May 18, 2007, 0:00 a.m.

“Civil War” Doesn't Mean It’s Over
What's so wrong with taking sides?

By Jonah Goldberg

Without much notice and even less discussion, “civil war” has become the new abracadabra phrase for American foreign policy.

Sen. Joe Biden leads the magicians who’ve seemed to convince everybody that it never makes sense to get involved in a civil war. In March, he screamed from the Senate floor: “I’m so tired of hearing on this floor about courage. Have the courage to tell the administration, ‘Stop this ridiculous policy you have.’ We’re taking sides in a civil war!”

Biden’s not alone. It’s become a standard talking point for most major opponents of the Iraq war. The Democrats’ Iraq-withdrawal point man in the House, John Murtha, says we’re “caught in a civil war” in almost every interview, as if this is the geopolitical equivalent of “I’ve fallen and can’t get up.” Senate Majority Leader Harry Reid said last week that, “We stand united ... in our belief that troops are enmeshed in an intractable civil war.”

The assumption behind this gambit is obvious: Declaring it a civil war is like blowing a whistle at the end of the game. There’s nothing left to do but pack up the equipment and go home.

Al Qaeda in Iraq (and perhaps the Iranians) have clearly figured this out. That’s why they consistently try to stoke sectarian passions by, for example, bombing the Golden Mosque in Samarra, Iraq’s holiest Shia shrine. That 2006 attack prompted the formation of Shiite militias and death squads, which in turn provided fresh evidence that Iraq was heading toward civil war.

Meanwhile, the Bush administration has been desperate to keep the press from describing the situation in Iraq as a “civil war,” for the obvious reason that the administration will lose its remaining support if the American public thinks this is just a civil war.

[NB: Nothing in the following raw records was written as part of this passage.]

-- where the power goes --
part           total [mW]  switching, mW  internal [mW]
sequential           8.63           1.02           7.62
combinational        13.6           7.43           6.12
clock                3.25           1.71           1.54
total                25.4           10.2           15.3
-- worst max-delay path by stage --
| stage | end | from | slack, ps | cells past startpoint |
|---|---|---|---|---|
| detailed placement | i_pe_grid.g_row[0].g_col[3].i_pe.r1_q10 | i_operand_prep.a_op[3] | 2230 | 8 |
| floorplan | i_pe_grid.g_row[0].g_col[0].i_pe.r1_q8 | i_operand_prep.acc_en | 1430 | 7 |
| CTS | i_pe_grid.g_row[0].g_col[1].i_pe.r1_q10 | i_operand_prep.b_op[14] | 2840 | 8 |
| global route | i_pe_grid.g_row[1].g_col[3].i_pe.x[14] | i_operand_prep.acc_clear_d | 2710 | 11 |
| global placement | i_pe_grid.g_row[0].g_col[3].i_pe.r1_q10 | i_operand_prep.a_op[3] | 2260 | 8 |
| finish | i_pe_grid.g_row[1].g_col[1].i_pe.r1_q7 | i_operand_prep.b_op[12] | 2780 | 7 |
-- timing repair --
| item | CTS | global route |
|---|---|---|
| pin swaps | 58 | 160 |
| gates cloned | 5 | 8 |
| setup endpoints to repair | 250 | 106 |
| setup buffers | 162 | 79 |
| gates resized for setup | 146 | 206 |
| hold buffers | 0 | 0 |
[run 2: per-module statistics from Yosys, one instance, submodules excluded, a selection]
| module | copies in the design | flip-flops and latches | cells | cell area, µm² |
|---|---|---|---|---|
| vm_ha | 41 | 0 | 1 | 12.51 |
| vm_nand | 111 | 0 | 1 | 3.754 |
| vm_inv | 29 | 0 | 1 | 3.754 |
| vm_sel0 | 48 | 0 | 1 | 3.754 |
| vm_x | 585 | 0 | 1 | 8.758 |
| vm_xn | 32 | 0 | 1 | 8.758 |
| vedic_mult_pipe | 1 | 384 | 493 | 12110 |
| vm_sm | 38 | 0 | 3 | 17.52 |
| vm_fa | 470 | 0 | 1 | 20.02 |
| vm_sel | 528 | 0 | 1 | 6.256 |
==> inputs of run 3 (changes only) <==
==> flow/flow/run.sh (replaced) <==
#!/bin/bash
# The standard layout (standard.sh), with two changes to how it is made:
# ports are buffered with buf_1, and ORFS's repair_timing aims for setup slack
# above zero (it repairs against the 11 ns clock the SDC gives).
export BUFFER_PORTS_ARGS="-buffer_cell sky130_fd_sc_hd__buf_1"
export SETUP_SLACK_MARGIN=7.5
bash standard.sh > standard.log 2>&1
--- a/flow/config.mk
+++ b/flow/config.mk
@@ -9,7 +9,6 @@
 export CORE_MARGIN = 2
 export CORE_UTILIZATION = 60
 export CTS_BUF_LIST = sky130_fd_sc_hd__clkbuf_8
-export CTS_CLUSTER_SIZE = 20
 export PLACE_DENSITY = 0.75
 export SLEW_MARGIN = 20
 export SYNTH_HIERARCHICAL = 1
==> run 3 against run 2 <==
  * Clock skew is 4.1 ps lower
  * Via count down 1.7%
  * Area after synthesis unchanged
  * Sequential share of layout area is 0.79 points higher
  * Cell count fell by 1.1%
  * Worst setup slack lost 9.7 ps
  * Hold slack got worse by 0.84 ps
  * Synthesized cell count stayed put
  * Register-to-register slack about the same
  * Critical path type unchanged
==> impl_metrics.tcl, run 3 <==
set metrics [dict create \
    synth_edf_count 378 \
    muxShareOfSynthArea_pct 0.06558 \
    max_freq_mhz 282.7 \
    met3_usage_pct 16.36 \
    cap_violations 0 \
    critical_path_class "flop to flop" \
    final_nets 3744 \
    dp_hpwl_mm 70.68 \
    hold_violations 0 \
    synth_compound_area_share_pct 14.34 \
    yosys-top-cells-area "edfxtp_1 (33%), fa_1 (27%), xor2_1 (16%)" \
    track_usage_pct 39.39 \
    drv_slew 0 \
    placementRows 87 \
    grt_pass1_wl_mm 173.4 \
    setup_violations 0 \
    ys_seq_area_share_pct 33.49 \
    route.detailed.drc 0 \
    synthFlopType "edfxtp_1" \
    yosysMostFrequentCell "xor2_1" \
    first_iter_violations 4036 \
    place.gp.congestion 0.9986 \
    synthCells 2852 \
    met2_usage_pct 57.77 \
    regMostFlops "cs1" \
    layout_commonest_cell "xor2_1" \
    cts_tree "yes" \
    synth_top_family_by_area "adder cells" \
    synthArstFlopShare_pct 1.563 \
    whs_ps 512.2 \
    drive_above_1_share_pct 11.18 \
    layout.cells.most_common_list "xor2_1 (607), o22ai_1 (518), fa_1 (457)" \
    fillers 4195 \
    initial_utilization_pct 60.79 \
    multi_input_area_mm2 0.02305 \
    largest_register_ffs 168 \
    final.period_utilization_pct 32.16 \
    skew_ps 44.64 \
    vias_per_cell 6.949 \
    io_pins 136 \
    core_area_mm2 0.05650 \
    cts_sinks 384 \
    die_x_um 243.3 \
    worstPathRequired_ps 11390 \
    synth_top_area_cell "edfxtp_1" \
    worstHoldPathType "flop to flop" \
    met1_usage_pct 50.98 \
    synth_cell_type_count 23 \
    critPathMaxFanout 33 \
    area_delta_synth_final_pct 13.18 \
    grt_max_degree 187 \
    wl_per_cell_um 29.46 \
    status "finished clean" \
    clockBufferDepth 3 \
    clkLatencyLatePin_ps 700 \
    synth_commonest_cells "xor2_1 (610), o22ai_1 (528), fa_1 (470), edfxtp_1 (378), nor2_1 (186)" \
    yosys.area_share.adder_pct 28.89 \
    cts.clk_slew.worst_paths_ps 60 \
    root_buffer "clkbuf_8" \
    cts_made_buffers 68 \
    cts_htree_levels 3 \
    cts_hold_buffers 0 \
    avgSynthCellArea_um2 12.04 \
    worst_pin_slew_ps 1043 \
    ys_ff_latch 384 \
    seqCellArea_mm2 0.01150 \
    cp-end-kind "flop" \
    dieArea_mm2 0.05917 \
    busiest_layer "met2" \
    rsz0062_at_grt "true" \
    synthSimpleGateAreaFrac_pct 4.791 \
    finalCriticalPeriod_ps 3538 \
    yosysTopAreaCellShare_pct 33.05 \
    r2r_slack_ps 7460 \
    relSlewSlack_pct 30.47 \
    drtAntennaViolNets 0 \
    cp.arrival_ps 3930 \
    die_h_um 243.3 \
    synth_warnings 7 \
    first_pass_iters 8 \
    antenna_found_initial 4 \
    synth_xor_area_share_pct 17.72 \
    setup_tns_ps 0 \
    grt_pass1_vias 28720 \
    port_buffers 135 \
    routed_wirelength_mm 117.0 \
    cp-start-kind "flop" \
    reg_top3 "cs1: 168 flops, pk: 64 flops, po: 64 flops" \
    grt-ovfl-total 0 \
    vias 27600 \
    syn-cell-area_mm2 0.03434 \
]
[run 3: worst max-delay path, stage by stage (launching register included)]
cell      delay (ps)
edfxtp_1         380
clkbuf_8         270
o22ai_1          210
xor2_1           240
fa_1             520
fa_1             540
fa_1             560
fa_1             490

OK, but here’s what I don’t get: Why? Why is it obvious that intervening in a civil war is not only wrong, but so self-evidently wrong that merely calling the Iraqi conflict a civil war closes off discussion?

Surely it can’t be a moral argument. Every liberal foreign policy do-gooder in Christendom wants America to interject itself in the Sudanese civil war unfolding so horrifically in Darfur. The high-water mark in post-Vietnam liberal foreign policy was Bill Clinton’s intervention in the Yugoslavian civil war. If we can violate the prime directive of no civil wars for Darfur and Kosovo, why not for Kirkuk and Basra?

If your answer is that those calls for intervention were “humanitarian,” that just confuses me more. Advocates of a pullout mostly concede that Iraq will become a genocidal, humanitarian disaster if we leave. Is the prospect of Iraqi genocide more tolerable for some reason?

Then there are those who take the fatalist’s cop-out: Civil wars have no good guys and bad guys. They’re just dogfights, and we should stay out of them and see who comes out on top. But that’s also confusing, because not only is it not true, liberals have been saying the opposite for generations. They cheered for the Reds against the Whites in the Russian civil war, for the Communists against the Fascists in the Spanish civil war, and for the victims of ethnic cleansing in Yugoslavia and Sudan. Surely liberals believe there was a good side and a bad side in the American Civil War?

Ah, but I’m missing the point, they might say. It’s not that there aren’t good guys and bad guys, it’s that we can’t do anything about it, and therefore it’s not in our interests to try. Then they point to, say, the civil wars in Lebanon or, closer to their hearts, Vietnam.

Let’s stipulate Vietnam was a civil war. So what? There were certainly good guys and bad guys, and let the record show the bad guys won, which was not in our interests. This in turn led to many humanitarian calamities. And, recall, another superpower intervened in that civil war, and it worked out pretty well for the Soviets.

More to the point, it’s ludicrous to believe America has no interest in who wins or loses various civil wars, including Iraq’s. The 20th century would have been a lot more pleasant if the Bolsheviks had lost the Russian civil war, and the 21st will be a lot more ugly if Sunni Salafists or Iranian pawns win in Iraq.

I’m not saying a civil war is a desirable environment for anybody. But nor is it a geopolitical black box absolving all concerned from moral and strategic discrimination. And yet that is exactly what advocates for withdrawal from Iraq want everyone to believe — but only when it comes to Iraq.